How do I stop my SOCIAL drinking? HELP
I love to go out and have a good time with my friends, but the reality of it is that I drink to numb the mental pain.
I cannot do this anymore, it takes me 2 days to get back to a normal head. I feel that the day after I drink everything I knew was down the drain. I am not an alcoholic by any means...But I cannot help but to drink something when I am out with my friends. I want to really change myself. I just don't know how. If I stay home when everyone is out, I get so depressed and I cant rarely sit at home. The more I sit at home the more I drive my anxiety through the roof.
I feel like "ok, ill go out and hang with my friends, have a few drinks to take the edge off, Ill be ok tomorrow"
But Im just covering it up and hiding. I do this to myself, as well all do this to ourselves.
I remember not ever having anxiety at all and I can play it back in my head how Ive given it to myself. It really makes me angry and sad. I just want to get better and not cover it up.
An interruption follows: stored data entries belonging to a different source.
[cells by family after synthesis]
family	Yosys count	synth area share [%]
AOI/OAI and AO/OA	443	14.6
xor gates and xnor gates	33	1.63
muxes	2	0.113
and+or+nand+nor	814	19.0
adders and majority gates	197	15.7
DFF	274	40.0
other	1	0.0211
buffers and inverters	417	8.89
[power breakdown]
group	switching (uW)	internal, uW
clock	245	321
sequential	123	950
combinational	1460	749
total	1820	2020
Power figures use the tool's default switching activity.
## src/design/packed_max_register_file_top_defines.svh

```systemverilog
// Assertion macros for the packed maximum register file.
// Included by modules that carry concurrent checks; no other dependencies.
`ifndef PACKED_MAX_REGISTER_FILE_TOP_DEFINES_SVH
`define PACKED_MAX_REGISTER_FILE_TOP_DEFINES_SVH

`ifndef NO_ASSERTIONS
`define PMRF_ASSERT(label, clk, rst, prop, msg) \
   label: assert property (@(posedge clk) disable iff (rst) prop) else $error(msg);
`define PMRF_ASSERT_NEXT(label, clk, rst, ante, cons, msg) \
   label: assert property (@(posedge clk) disable iff (rst) (ante) |=> (cons)) else $error(msg);
`else
`define PMRF_ASSERT(label, clk, rst, prop, msg)
`define PMRF_ASSERT_NEXT(label, clk, rst, ante, cons, msg)
`endif

`endif

```

## src/design/pmrf_pkg.sv

```systemverilog
// Shared constants, operation codes and transaction types of the packed
// maximum register file. No dependencies.
package pmrf_pkg;

   localparam int NUM_REGISTERS = 1024;
   localparam int REG_BITS      = 5;
   localparam int REGS_PER_WORD = 6;
   localparam int WORD_BITS     = REG_BITS * REGS_PER_WORD;
   localparam int NUM_WORDS     = (NUM_REGISTERS + REGS_PER_WORD - 1) / REGS_PER_WORD;
   localparam int ADDR_BITS     = $clog2(NUM_WORDS);
   localparam int POS_BITS      = 10;
   localparam int WIDX_BITS     = 8;
   localparam int FUNC_BITS     = 3;
   localparam int SEL_BITS      = $clog2(REGS_PER_WORD);

   // floor(pos / 6) as (pos * 683) >> 12, exact over the full 10-bit position range
   localparam int DIV6_MULT     = 683;
   localparam int DIV6_SHIFT    = 12;
   localparam int PROD_BITS     = POS_BITS + 10;

   typedef enum logic [FUNC_BITS-1:0] {
      FUNC_READ_REG   = 3'd0,
      FUNC_WRITE_REG  = 3'd1,
      FUNC_UPDATE_MAX = 3'd2,
      FUNC_MERGE_WORD = 3'd3,
      FUNC_WRITE_WORD = 3'd4,
      FUNC_READ_WORD  = 3'd5
   } func_type;

   typedef struct packed {
      logic [FUNC_BITS-1:0] func;
      logic [POS_BITS-1:0]  position;
      logic [REG_BITS-1:0]  value;
      logic [WIDX_BITS-1:0] word_index;
      logic [WORD_BITS-1:0] word_data;
   } req_type;

   typedef struct packed {
      logic [REG_BITS-1:0]  reg_value;
      logic                 updated;
      logic [WORD_BITS-1:0] word_out;
      logic                 error;
   } rsp_type;

   typedef struct packed {
      func_type             func;
      logic [ADDR_BITS-1:0] addr;
      logic [SEL_BITS-1:0]  sel;
      logic [REG_BITS-1:0]  value;
      logic [WORD_BITS-1:0] word_data;
      logic                 error;
   } dec_type;

   typedef struct packed {
      logic                 en;
      logic [ADDR_BITS-1:0] addr;
      logic [WORD_BITS-1:0] data;
   } store_wr_type;

endpackage

```

## src/design/pmrf_decode.sv

```systemverilog
// Request decode: word address, field select and range check.
// Depends on pmrf_pkg.
module pmrf_decode (
   input  pmrf_pkg::req_type req,
   output pmrf_pkg::dec_type dec
);
   import pmrf_pkg::*;

   logic [PROD_BITS-1:0] prod;
   logic [ADDR_BITS-1:0] pos_word;
   logic [POS_BITS-1:0]  pos_rem;
   logic                 pos_ok;
   logic                 widx_ok;

   assign prod     = PROD_BITS'(req.position) * PROD_BITS'(DIV6_MULT);
   assign pos_word = prod[DIV6_SHIFT +: ADDR_BITS];
   assign pos_rem  = req.position - POS_BITS'(pos_word * REGS_PER_WORD);
   assign pos_ok   = 17'(req.position) < 17'(NUM_REGISTERS);
   assign widx_ok  = 9'(req.word_index) < 9'(NUM_WORDS);

   always_comb begin
      dec.func      = func_type'(req.func);
      dec.value     = req.value;
      dec.word_data = req.word_data;
      dec.sel       = pos_rem[SEL_BITS-1:0];
      dec.addr      = '0;
      dec.error     = 1'b0;
      case (req.func) inside
         FUNC_READ_REG, FUNC_WRITE_REG, FUNC_UPDATE_MAX: begin
            dec.error = !pos_ok;
            dec.addr  = pos_ok ? pos_word : '0;
         end
         FUNC_MERGE_WORD, FUNC_WRITE_WORD, FUNC_READ_WORD: begin
            dec.error = !widx_ok;
            dec.addr  = widx_ok ? ADDR_BITS'(req.word_index) : '0;
         end
         default: begin
            dec.error = 1'b0;
            dec.addr  = '0;
         end
      endcase
   end

endmodule

```

## config.mk

```make
export PLATFORM = sky130hd
export DESIGN_NAME = pmrf_decode
export DESIGN_NICKNAME = d
export VERILOG_FILES = /design/src/design/packed_max_register_file_top_defines.svh /design/src/design/pmrf_pkg.sv /design/src/design/pmrf_decode.sv
export SDC_FILE = /design/constraint.sdc
export NUM_CORES = 1
export LEC_CHECK = 0
export BUFFER_PORTS_ARGS = -buffer_cell sky130_fd_sc_hd__clkbuf_2
export CELL_PAD_IN_SITES_DETAIL_PLACEMENT = 1
export CELL_PAD_IN_SITES_GLOBAL_PLACEMENT = 1
export CORE_UTILIZATION = 36
export DETAILED_ROUTE_END_ITERATION = 10
export PLACE_DENSITY_LB_ADDON = 0.1
export SYNTH_ARGS = -nofsm -noshare
export SYNTH_HDL_FRONTEND = slang
export SYNTH_SLANG_ARGS = --single-unit
```

## constraint.sdc

```tcl
create_clock -name vclk -period 5.8
set_clock_uncertainty 0.2 [all_clocks]
set_input_delay 0 -clock vclk [all_inputs]
set_output_delay 0 -clock vclk [all_outputs]
set_load 0.03 [all_outputs]
```

Word level (Yosys, flattened, before mapping)
Cells that the tools add are included.
{"block": "totals", "in_bits": 56, "word_cells": 18, "out_inout_bits": 50, "register_bits": 0}
{"block": "classes", "n_reduce_logical": 4, "eq_ne": 5, "mux": 5, "order_cmp": 1, "add_sub_neg": 1, "mul": 2}
{"op": "$mux W8", "n": 3}
{"op": "$mul A10 B10 Y20 const B", "n": 1}
{"op": "$lt A8 B8 Y1 const B", "n": 1}
{"op": "$mul A8 B2 Y2 const B", "n": 1}
{"op": "$eq A3 B2 Y1 const B", "n": 2}
{"op": "$eq A3 B3 Y1 const B", "n": 2}
{"op": "$reduce_or A3 Y1", "n": 2}
{"op": "$eq A3 B1 Y1 const B", "n": 1}
{"op": "$logic_not A3 Y1", "n": 1}
{"op": "$sub A3 B3 Y3", "n": 1}
{"op": "$mux W1", "n": 2}
{"op": "$logic_not A1 Y1", "n": 1}

Logic depth before layout (Yosys ltp)
{"block": "logic_depth", "ltp_word": 4, "mapped_depth": 21, "ltp_nobuf": 21}

Least setup slack after synthesis
Ideal clock, no wire load.
{"block": "synth_path", "path_kind": "input port to output port", "startpoint": "input req[43] (netlist name)", "endpoint": "output dec[38] (netlist name)", "t_arrival_ns": 4.492, "required_ns": 5.600, "slack_ns": 1.108, "path_stages": 17, "path_buffers": 0, "path_cell_list": "ha_1 > ha_1 > fa_1 > inv_1 > fa_1 > fa_1 > inv_1 > ha_1 > a2111oi_0 > a31oi_1 > xnor2_1 > inv_1 > ha_1 > xor2_1 > xnor2_1 > xnor2_1 > xnor2_1"}
{"item": "from (decl)", "line_no": "pmrf_decode.sv:4", "rtl": "input pmrf_pkg::req_type req,"}
{"item": "to (decl)", "line_no": "pmrf_decode.sv:5", "rtl": "output pmrf_pkg::dec_type dec"}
I cannot do this anymore, it takes me 2 days to get back to a normal head. I feel that the day after I drink everything I knew was down the drain. I am not an alcoholic by any means...But I cannot help but to drink something when I am out with my friends. I want to really change myself. I just don't know how. If I stay home when everyone is out, I get so depressed and I cant rarely sit at home. The more I sit at home the more I drive my anxiety through the roof.
I feel like "ok, ill go out and hang with my friends, have a few drinks to take the edge off, Ill be ok tomorrow"
But Im just covering it up and hiding. I do this to myself, as well all do this to ourselves.
I remember not ever having anxiety at all and I can play it back in my head how Ive given it to myself. It really makes me angry and sad. I just want to get better and not cover it up.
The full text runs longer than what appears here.